La Mujer Sin Sombra, Richard Strauss

[Die Frau ohne Schatten]. ópera lírica en tres actos de Richard Strauss (1864-1949), libreto de Hugo von Hofmannsthal (1874-1929), estre­nada en Viena en 1919.

La Sombra es el símbolo procreador de la Vida, causa y fin de toda felicidad humana, y a la mujer que carece de ella le es negada la capa­cidad de procrear. Tal es el tema simbó­lico del libreto, que entre los que Hof­mannsthal escribió para Strauss, es proba­blemente el más hermético. La abundancia de símbolos llega aquí a tal exceso, que, en comparación, el simbolismo wagneriano resulta un acertijo para niños. Cada personaje, cada hecho quiere simbolizar algo que trasciende la naturaleza de aquel personaje o de aquel hecho, y escapa a menudo a la comprensión del espectador.

De la complicadísima fábula puede, sin embargo, entreverse aquí y allá el nexo «humano», a través de lo que de humano revelan los protagonistas. Entre éstos, el más accesible resulta el tintorero Barak, marido insatisfecho de una mujer que, aun teniendo capacidad para ello, se niega a darle hijos. Ésta, la esposa, se ve indu­cida, por obra de magia, a vender su «som­bra» a una reina que carece de ella, y que, por voluntad de su padre, soberano del Reino de los Espíritus, si al cabo de cierto tiempo no logra procurarse una, habrá de abandonar a su amado esposo y regresar al reino paterno, al paso que el propio esposo será condenado a convertirse en piedra. Aconsejada por su nodriza, la reina baja a la tierra e induce a la mujer de Barak a cederle su «sombra».

Pero des­pués, conmovida ante el hondo sentimiento de paternidad insatisfecho del tintorero, renuncia a su adquisición, en recompensa de lo cual recibe el don de la ansiada ma­ternidad. Barak será también recompensa­do, recibiendo por fin de su mujer el tan esperado hijo, con lo que todo concluye felizmente, en una edificante apoteosis. Tal es el esquema «humano» de los acontecimientos.
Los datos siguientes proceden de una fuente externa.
`src/rtl/instr_fetch_if.sv`:
```
// Fetch-stage bus bundle: memory read port plus the decode valid/ready handshake.
interface instr_fetch_if #(
    parameter int unsigned WORD_WIDTH = 16
);
    logic [WORD_WIDTH-1:0] mem_address;
    logic                  mem_wr_en;
    logic [WORD_WIDTH-1:0] mem_data_out;
    logic                  instr_valid;
    logic                  instr_ready;
    logic [WORD_WIDTH-1:0] instr_data;
    logic [WORD_WIDTH-1:0] instr_pc;

    modport master (
        output mem_address, mem_wr_en, instr_valid, instr_data, instr_pc,
        input  mem_data_out, instr_ready
    );

    modport slave (
        input  mem_address, mem_wr_en, instr_valid, instr_data, instr_pc,
        output mem_data_out, instr_ready
    );
endinterface

```
`src/rtl/instr_fetch.sv`:
```
// Sequential instruction fetch: issues 1-cycle mem reads, buffers words for decode.
// Define FETCH_BOUNDS_CHECK_EN to fault on out-of-range PCs instead of wrapping.
module instr_fetch #(
    parameter int unsigned MEM_DEPTH  = 1024,
    parameter int unsigned WORD_WIDTH = 16,
    parameter int unsigned BUF_DEPTH  = 2
) (
    input  logic                  clock,
    input  logic                  reset,
    input  logic                  enable,
    input  logic                  redirect_valid,
    input  logic [WORD_WIDTH-1:0] redirect_addr,
    instr_fetch_if.master         bus,
    output logic                  fetch_fault
);
    localparam int unsigned PW = (BUF_DEPTH > 1) ? $clog2(BUF_DEPTH) : 1;
    localparam int unsigned CW = $clog2(BUF_DEPTH) + 1;

    typedef logic [PW-1:0]         ptr_t;
    typedef logic [CW-1:0]         cnt_t;
    typedef logic [CW:0]           occ_t;
    typedef logic [WORD_WIDTH-1:0] word_t;

    localparam word_t LAST_PC   = word_t'(MEM_DEPTH - 2);
    localparam word_t EVEN_MASK = ~word_t'(1);

`ifdef FETCH_BOUNDS_CHECK_EN
    typedef enum logic [1:0] {IDLE, RUN, FAULT} state_t;
`else
    typedef enum logic [1:0] {IDLE, RUN} state_t;
`endif

    state_t state_q, state_d;
    word_t  pc_q, last_addr_q, inflight_pc_q;
    logic   inflight_q;
    word_t  data_mem [BUF_DEPTH];
    word_t  pc_mem   [BUF_DEPTH];
    ptr_t   head_q, tail_q;
    cnt_t   count_q;

    logic   buf_valid, pop, push, issue;
    word_t  pc_seq, redir_pc;
    occ_t   occ;
`ifdef FETCH_BOUNDS_CHECK_EN
    logic   fault_set;
`endif

    // Issue only while buffer slots not yet claimed by held or in-flight words remain.
    always_comb begin
        buf_valid = (count_q != '0);
        pop       = buf_valid & bus.instr_ready;
        push      = inflight_q & ~redirect_valid;
        occ       = occ_t'(count_q) + occ_t'(inflight_q) - occ_t'(pop);
        issue     = (state_q == RUN) && enable && !redirect_valid &&
                    (occ < occ_t'(BUF_DEPTH));
        pc_seq    = (pc_q == LAST_PC) ? '0 : pc_q + word_t'(2);
`ifdef FETCH_BOUNDS_CHECK_EN
        redir_pc  = redirect_addr & EVEN_MASK;
        fault_set = (redirect_valid && (redirect_addr >= word_t'(MEM_DEPTH - 1))) ||
                    (issue && (pc_q == LAST_PC));
`else
        redir_pc  = word_t'(32'(redirect_addr & EVEN_MASK) % MEM_DEPTH);
`endif
    end

    always_ff @(posedge clock) begin
        if (reset) state_q <= IDLE;
        else       state_q <= state_d;
    end

    always_comb begin
        state_d = state_q;
        case (state_q)
            IDLE:    if (enable && !redirect_valid) state_d = RUN;
            RUN:     if (!enable) state_d = IDLE;
            default: state_d = state_q;
        endcase
`ifdef FETCH_BOUNDS_CHECK_EN
        if (fault_set) state_d = FAULT;
`endif
    end

    always_comb begin
        bus.mem_address = issue ? pc_q : last_addr_q;
        bus.mem_wr_en   = 1'b0;
        bus.instr_valid = buf_valid;
        bus.instr_data  = buf_valid ? data_mem[head_q] : '0;
        bus.instr_pc    = buf_valid ? pc_mem[head_q]   : '0;
`ifdef FETCH_BOUNDS_CHECK_EN
        fetch_fault     = (state_q == FAULT);
`else
        fetch_fault     = 1'b0;
`endif
    end

    always_ff @(posedge clock) begin
        if (reset) begin
            pc_q          <= '0;
            last_addr_q   <= '0;
            inflight_q    <= 1'b0;
            inflight_pc_q <= '0;
            head_q        <= '0;
            tail_q        <= '0;
            count_q       <= '0;
        end else begin
            if (redirect_valid) pc_q <= redir_pc;
            else if (issue)     pc_q <= pc_seq;
            if (issue) begin
                last_addr_q   <= pc_q;
                inflight_pc_q <= pc_q;
            end
            inflight_q <= issue;
            if (redirect_valid) begin
                head_q  <= '0;
                tail_q  <= '0;
                count_q <= '0;
            end else begin
                if (push) tail_q <= tail_q + ptr_t'(1);
                if (pop)  head_q <= head_q + ptr_t'(1);
                count_q <= count_q + cnt_t'(push) - cnt_t'(pop);
            end
        end
    end

    // Storage needs no reset: count_q gates every read of it.
    always_ff @(posedge clock) begin
        if (push) begin
            data_mem[tail_q] <= bus.mem_data_out;
            pc_mem[tail_q]   <= inflight_pc_q;
        end
    end
endmodule

```
`src/flat_wrapper.sv`:
```
// flat-port wrapper written by rule: the top's interface ports become plain ports
module instr_fetch_flat 
#(
    parameter int unsigned MEM_DEPTH  = 1024,
    parameter int unsigned WORD_WIDTH = 16,
    parameter int unsigned BUF_DEPTH  = 2
)
  (clock, reset, enable, redirect_valid, redirect_addr, fetch_fault, bus_mem_address, bus_mem_wr_en, bus_instr_valid, bus_instr_data, bus_instr_pc, bus_mem_data_out, bus_instr_ready);
  instr_fetch_if #(.WORD_WIDTH(WORD_WIDTH)) bus_i ();
  input  logic clock;
  input  logic reset;
  input  logic enable;
  input  logic redirect_valid;
  input  logic [WORD_WIDTH-1:0] redirect_addr;
  output logic fetch_fault;
  output wire logic [$bits(bus_i.mem_address)-1:0] bus_mem_address;
  output wire logic [$bits(bus_i.mem_wr_en)-1:0] bus_mem_wr_en;
  output wire logic [$bits(bus_i.instr_valid)-1:0] bus_instr_valid;
  output wire logic [$bits(bus_i.instr_data)-1:0] bus_instr_data;
  output wire logic [$bits(bus_i.instr_pc)-1:0] bus_instr_pc;
  input wire logic [$bits(bus_i.mem_data_out)-1:0] bus_mem_data_out;
  input wire logic [$bits(bus_i.instr_ready)-1:0] bus_instr_ready;
  assign bus_mem_address = bus_i.mem_address;
  assign bus_mem_wr_en = bus_i.mem_wr_en;
  assign bus_instr_valid = bus_i.instr_valid;
  assign bus_instr_data = bus_i.instr_data;
  assign bus_instr_pc = bus_i.instr_pc;
  assign bus_i.mem_data_out = bus_mem_data_out;
  assign bus_i.instr_ready = bus_instr_ready;
  instr_fetch #(.MEM_DEPTH(MEM_DEPTH), .WORD_WIDTH(WORD_WIDTH), .BUF_DEPTH(BUF_DEPTH)) u_core (.clock(clock), .reset(reset), .enable(enable), .redirect_valid(redirect_valid), .redirect_addr(redirect_addr), .bus(bus_i), .fetch_fault(fetch_fault));
endmodule
```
Pero de un episodio a otro se pasa a través de una serie de complicacio­nes mágicas y de alegóricos encantamien­tos que, en lugar de aclararlo, hacen toda­vía más obscuro el desarrollo de la fábu­la.

Sin embargo, Strauss, mediante una orquestación llena de riqueza y sensibilidad, ha logrado delinear los dos aspectos fun­damentales de la anécdota, el aspecto te­rreno y el sobrenatural, formando dos blo­ques sonoros de gran relieve, en los que los pormenores escénicos y los detalles simbólicos quedan absorbidos sin dejar apenas rastro. Los valores de la ópera hay que buscarlos en el discurso instrumental, del cual el canto vocal suele ser (wagnerianamente) una «parte»: discurso de una extraordinaria riqueza de timbres, de una inquieta movilidad rítmica, como ebrio, ávi­do y satisfecho de sí mismo, de su belleza cambiante, de algunos de sus ricos y va­riados tonos y matices, de ciertas sonorida­des incandescentes, y en el que la acción se refleja con contornos alterados, asu­miendo un carácter nuevo, transfigurada casi en una nueva naturaleza.

El sentido de La mujer sin sombra consiste, en defi­nitiva, en esta «transmutación» del libreto en la inagotable y transfiguradora fantasía tímbrica del compositor, a la que la misma endeblez estructural del argumento permi­te entregarse a sí misma, sin necesidad de esforzarse en un agotador ahondar dra­mático.